[BioSQL-l] location type
Hilmar Lapp
hlapp@gnf.org
Tue, 15 Oct 2002 01:52:43 -0700
On Tuesday, October 15, 2002, at 01:11 AM, Thomas Down wrote:
> On Sat, Oct 12, 2002 at 04:17:59PM -0700, Hilmar Lapp wrote:
>> For certain location types, specifically fuzzy locations, the
>> additional attributes (min_start etc) are stored as
>> Location_Qualifier_Value entries.
>>
>> If you don't know in advance whether a location is a fuzzy location,
>> you need to make an extra hit to the database for every location
>> just to find out most of the time that there are no extra attributes.
>>
>> To alleviate this I propose to add to SeqFeature_Location a FK to
>> Ontology_Term denoting the type of the location. We'd need to agree
>> on a standard ontology for location types too. E.g.,
>>
>> FuzzyLocation
>> SplitLocation
>> ExactLocation
>
> I see duplicated information :-(.
>
> The way I handle this in BioJava is to do three queries every
> time I fetch a block of features (depending on circumstances,
> this might be all features on a bioentry, all features overlapping
> a sequence interval, or all child features of a given parent --
> all three cases go through the same Java code, with slightly
> different SQL queries):
>
> - Fetch all interesting features, and put mementos in a Map
> keyed on seqfeature_ids.
>
> - Fetch all location_qualifier_values for all interesting
> features (yes, in a single query). Build in-memory memento
> objects, and put in a Map keyed on location_ids.
>
> - Fetch all location spans. As each one is fetched, I do
> an in-memory lookup of its qualifiers.
>
> Finally, the location spans get grouped together and attached
> to the Feature.Templates.
>
> Actually, things are a little more complex than this because
> of the feature hierarchy, but you get the general idea.
>
> I guess you could argue that I'm not taking maximum advantage
> of the database engine by doing things this way. But it's not
> too bad to implement in practice, and scales well to large
> numbers of seqfeatures per request.
>
> Might this sort of design be a valid alternative to
> denormalization?
>
I agree you can try to optimize this in software using various
approaches. My problem with this is it necessitates specialized code
for query construction, query processing, and object construction,
as you say. With a strict separation of schema code from object code
this is somewhat tedious, bloats the code, makes the feature and
location adaptors break the otherwise uniform pattern, and hence
generally increases code complexity considerably. And all this just
because there are fuzzy locations...
What I suggested is not really denormalization. You're right though,
there's duplication. If the coordinate types (which I mentioned
further down in the email in the part you cut) are just moved from
being location_qualifier_value associations to FKs on location, then
there isn't really duplication anymore either. Or am I missing
something?
I.e., you'd have 3 FKs on Location to Ontology_Term:
- location type
- start position type
- end position type
Location_qualifier_value would optionally hold min_start, max_start
and so forth, iff it is a fuzzy location.

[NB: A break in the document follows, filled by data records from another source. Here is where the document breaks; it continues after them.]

Source: an optimization exercise on an open RTL-to-GDS flow (aim: small area). Production flows keep margins and buffers that such runs may drop.
Function was checked by simulation only, so behaviour that the tests miss may differ from the original.
Power figures rest on the tool's default switching activity, not on a simulated workload.

**flow/design.v**
```verilog
`timescale 1ns / 1ps
`default_nettype none
module ibis_texture_mapper
#(parameter TILE_SIZE_POW2_MAX = 9,
  parameter WIDTH = 11)
 (input wire logic aclk,
  input wire logic aresetn,
  input wire logic enable,
  input wire logic unsigned [6:0] write_registers,
  input wire logic unsigned [WIDTH - 1:0] x,
  input wire logic unsigned [WIDTH - 1:0] y,
  input wire logic unsigned [2:0] texture_power2,
  input wire logic signed [17:0] texture_matrixA,
  input wire logic signed [17:0] texture_matrixB,
  input wire logic signed [17:0] texture_matrixC,
  input wire logic signed [17:0] texture_matrixD,
  input wire logic signed [17:0] texture_translateX,
  input wire logic signed [17:0] texture_translateY,
  output logic unsigned [(TILE_SIZE_POW2_MAX * 2) - 1:0] map_address,
  output logic stencil_test,  
  output logic stencil_step,  
  output logic ready);
  logic unsigned [9:0] r_state;
  always_ff @(posedge aclk) begin: ibis_texture_mapper_statem
    if(!aresetn) begin
      r_state <= 10'b00000_00001;
    end else if(enable) begin
      r_state <= {r_state[8:0], r_state[9]};
    end
  end: ibis_texture_mapper_statem
  logic unsigned [3:0] r_texture_power2;
  always_ff @(posedge aclk) begin: ibis_texture_mapper_hold_power2
    if(!aresetn) begin
      r_texture_power2 <= 4'h5;
    end else if(enable & write_registers[6] & r_state[0]) begin
      r_texture_power2 <= {1'b0, texture_power2} + 4'h1;
    end
  end: ibis_texture_mapper_hold_power2
  logic signed [17:0] r_texture_matrix[8];
  always_ff @(posedge aclk) begin: ibis_texture_mapper_hold_A
    if(!aresetn) begin
      r_texture_matrix[0] <= 18'sh00100;
    end else if(enable & write_registers[0] & r_state[0]) begin
      r_texture_matrix[0] <= texture_matrixA;
    end
  end: ibis_texture_mapper_hold_A
  always_ff @(posedge aclk) begin: ibis_texture_mapper_hold_B
    if(!aresetn) begin
      r_texture_matrix[1] <= 18'sh00000;
    end else if(enable & write_registers[1] & r_state[0]) begin
      r_texture_matrix[1] <= texture_matrixB;
    end
  end: ibis_texture_mapper_hold_B
  always_ff @(posedge aclk) begin: ibis_texture_mapper_hold_C
    if(!aresetn) begin
      r_texture_matrix[2] <= 18'sh00000;
    end else if(enable & write_registers[2] & r_state[0]) begin
      r_texture_matrix[2] <= texture_matrixC;
    end
  end: ibis_texture_mapper_hold_C
  always_ff @(posedge aclk) begin: ibis_texture_mapper_hold_D
    if(!aresetn) begin
      r_texture_matrix[3] <= 18'sh00100;
    end else if(enable & write_registers[3] & r_state[0]) begin
      r_texture_matrix[3] <= texture_matrixD;
    end
  end: ibis_texture_mapper_hold_D
   always_ff @(posedge aclk) begin: ibis_texture_mapper_hold_Tx
    if(!aresetn) begin
      r_texture_matrix[4] <= 18'sh00000;
    end else if(enable & write_registers[4] & r_state[0]) begin
      r_texture_matrix[4] <= texture_translateX;
    end
  end: ibis_texture_mapper_hold_Tx
  always_ff @(posedge aclk) begin: ibis_texture_mapper_hold_Ty
    if(!aresetn) begin
      r_texture_matrix[5] <= 18'sh00000;
    end else if(enable & write_registers[5] & r_state[0]) begin
      r_texture_matrix[5] <= texture_translateY;
    end
  end: ibis_texture_mapper_hold_Ty
  always_ff @(posedge aclk) begin: ibis_texture_mapper_hold_X
    if(enable & r_state[1]) begin
      r_texture_matrix[6] <= signed'({1'b0, x[8:0], 8'h00}) - r_texture_matrix[4];
    end
  end: ibis_texture_mapper_hold_X
  always_ff @(posedge aclk) begin: ibis_texture_mapper_hold_Y
    if(enable & r_state[3]) begin
      r_texture_matrix[7] <= signed'({1'b0, y[8:0], 8'h00}) - r_texture_matrix[5];
    end
  end: ibis_texture_mapper_hold_Y
  logic signed [35:0] r_intermediaries[4];
  always_ff @(posedge aclk) begin: ibis_texture_mapper_calc_Ax
    if(!aresetn) begin
      r_intermediaries[0] <= 36'sh0;
    end else if(enable & r_state[2]) begin
      r_intermediaries[0] <= r_texture_matrix[0] * r_texture_matrix[6];
    end
  end: ibis_texture_mapper_calc_Ax
  always_ff @(posedge aclk) begin: ibis_texture_mapper_calc_By
    if(!aresetn) begin
      r_intermediaries[1] <= 36'sh0;
    end else if(enable & r_state[4]) begin
      r_intermediaries[1] <= r_texture_matrix[1] * r_texture_matrix[7];
    end
  end: ibis_texture_mapper_calc_By
  always_ff @(posedge aclk) begin: ibis_texture_mapper_calc_Cx
    if(!aresetn) begin
      r_intermediaries[2] <= 36'sh0;
    end else if(enable & r_state[2]) begin
      r_intermediaries[2] <= r_texture_matrix[2] * r_texture_matrix[6];
    end
  end: ibis_texture_mapper_calc_Cx
  always_ff @(posedge aclk) begin: ibis_texture_mapper_calc_Dy
    if(!aresetn) begin
      r_intermediaries[3] <= 36'sh0;
    end else if(enable & r_state[4]) begin
      r_intermediaries[3] <= r_texture_matrix[3] * r_texture_matrix[7];
    end
  end: ibis_texture_mapper_calc_Dy
  logic signed [35:0] r_final_sums[2];
  logic unsigned [1:0] r_stencil;
  logic unsigned [1:0] r_stencil_step;
  always_ff @(posedge aclk) begin: ibis_texture_mapper_calc_Xp
    if(!aresetn) begin
      r_final_sums[0] <= 36'sh0;
    end else if(enable & r_state[5]) begin
      r_final_sums[0] <= (r_intermediaries[0] + r_intermediaries[1]) + (36'sh10000 <<< r_texture_power2);
    end
  end: ibis_texture_mapper_calc_Xp
  always_ff @(posedge aclk) begin: ibis_texture_mapper_stencilX
    if(!aresetn) begin
      r_stencil[0] <= 1'b0;
    end else if(enable & r_state[6]) begin
      unique case(r_texture_power2)
        4'h1: r_stencil[0] <= ~|(r_final_sums[0][35:18]);
        4'h2: r_stencil[0] <= ~|(r_final_sums[0][35:19]);
        4'h3: r_stencil[0] <= ~|(r_final_sums[0][35:20]);
        4'h4: r_stencil[0] <= ~|(r_final_sums[0][35:21]);
        4'h5: r_stencil[0] <= ~|(r_final_sums[0][35:22]);
        4'h6: r_stencil[0] <= ~|(r_final_sums[0][35:23]);
        4'h7: r_stencil[0] <= ~|(r_final_sums[0][35:24]);
        4'h8: r_stencil[0] <= ~|(r_final_sums[0][35:25]);
        default: ;
      endcase
    end
  end: ibis_texture_mapper_stencilX
  always_ff @(posedge aclk) begin: ibis_texture_mapper_calc_Yp
    if(!aresetn) begin
      r_final_sums[1] <= 36'sh0;
    end else if(enable & r_state[7]) begin
      r_final_sums[1] <= (r_intermediaries[2] + r_intermediaries[3]) + (36'sh10000 <<< r_texture_power2);
    end
  end: ibis_texture_mapper_calc_Yp
  always_ff @(posedge aclk) begin: ibis_texture_mapper_stencilY
    if(!aresetn) begin
      r_stencil[1] <= 1'b0;
    end else if(enable & r_state[8]) begin
      unique case(r_texture_power2)
        4'h1: r_stencil[1] <= ~|(r_final_sums[1][35:18]);
        4'h2: r_stencil[1] <= ~|(r_final_sums[1][35:19]);
        4'h3: r_stencil[1] <= ~|(r_final_sums[1][35:20]);
        4'h4: r_stencil[1] <= ~|(r_final_sums[1][35:21]);
        4'h5: r_stencil[1] <= ~|(r_final_sums[1][35:22]);
        4'h6: r_stencil[1] <= ~|(r_final_sums[1][35:23]);
        4'h7: r_stencil[1] <= ~|(r_final_sums[1][35:24]);
        4'h8: r_stencil[1] <= ~|(r_final_sums[1][35:25]);
        default: ;
      endcase
    end
  end: ibis_texture_mapper_stencilY
  always_ff @(posedge aclk) begin: ibis_texture_mapper_stencil_stepX
    if(enable & r_state[8]) begin
      unique case(r_texture_power2)
        4'h1: r_stencil_step[0] <= ~r_final_sums[0][16];
        4'h2: r_stencil_step[0] <= ~r_final_sums[0][17];
        4'h3: r_stencil_step[0] <= ~r_final_sums[0][18];
        4'h4: r_stencil_step[0] <= ~r_final_sums[0][19];
        4'h5: r_stencil_step[0] <= ~r_final_sums[0][20];
        4'h6: r_stencil_step[0] <= ~r_final_sums[0][21];
        4'h7: r_stencil_step[0] <= ~r_final_sums[0][22];
        4'h8: r_stencil_step[0] <= ~r_final_sums[0][23];
        default: ;
      endcase
    end
  end: ibis_texture_mapper_stencil_stepX
  always_ff @(posedge aclk) begin: ibis_texture_mapper_stencil_stepY
    if(enable & r_state[8]) begin
      unique case(r_texture_power2)
        4'h1: r_stencil_step[1] <= ~r_final_sums[1][16];
        4'h2: r_stencil_step[1] <= ~r_final_sums[1][17];
        4'h3: r_stencil_step[1] <= ~r_final_sums[1][18];
        4'h4: r_stencil_step[1] <= ~r_final_sums[1][19];
        4'h5: r_stencil_step[1] <= ~r_final_sums[1][20];
        4'h6: r_stencil_step[1] <= ~r_final_sums[1][21];
        4'h7: r_stencil_step[1] <= ~r_final_sums[1][22];
        4'h8: r_stencil_step[1] <= ~r_final_sums[1][23];
        default: ;
      endcase
    end
  end: ibis_texture_mapper_stencil_stepY
  logic unsigned [(TILE_SIZE_POW2_MAX * 2) - 1:0] r_map_address;
  always_ff @(posedge aclk) begin: ibis_texture_mapper_address
    if(enable & r_state[9]) begin
      unique case(r_texture_power2)
        4'h1: r_map_address <= {14'b0, r_final_sums[1][17:16], r_final_sums[0][17:16]};
        4'h2: r_map_address <= {12'b0, r_final_sums[1][18:16], r_final_sums[0][18:16]};
        4'h3: r_map_address <= {10'b0, r_final_sums[1][19:16], r_final_sums[0][19:16]};
        4'h4: r_map_address <= {8'b0, r_final_sums[1][20:16], r_final_sums[0][20:16]};
        4'h5: r_map_address <= {6'b0, r_final_sums[1][21:16], r_final_sums[0][21:16]};
        4'h6: r_map_address <= {4'b0, r_final_sums[1][22:16], r_final_sums[0][22:16]};
        4'h7: r_map_address <= {2'b0, r_final_sums[1][23:16], r_final_sums[0][23:16]};
        4'h8: r_map_address <= {r_final_sums[1][24:16], r_final_sums[0][24:16]};
        default: ;
      endcase
    end
  end: ibis_texture_mapper_address
  assign map_address = r_map_address;
  assign ready = r_state[9];
  assign stencil_test = &r_stencil;
  assign stencil_step = &r_stencil_step;
endmodule
```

You'd need the 3 types (location,start,end) for every kind of
location anyway, wouldn't you? So, the types aren't really optional.
The advantage of having them as FKs is streamlined behaviour and
less space (in the association you need the location FK in addition)
on one hand, and you easily speed this up by caching ontology terms
by primary key (the find_by_primary_key() operation transparently
going to the cache if there is one; that's one facet of my design
for bioperl-db).
So, what about solving it this way?
-hilmar
--
-------------------------------------------------------------
Hilmar Lapp email: lapp at gnf.org
GNF, San Diego, Ca. 92121 phone: +1-858-812-1757
-------------------------------------------------------------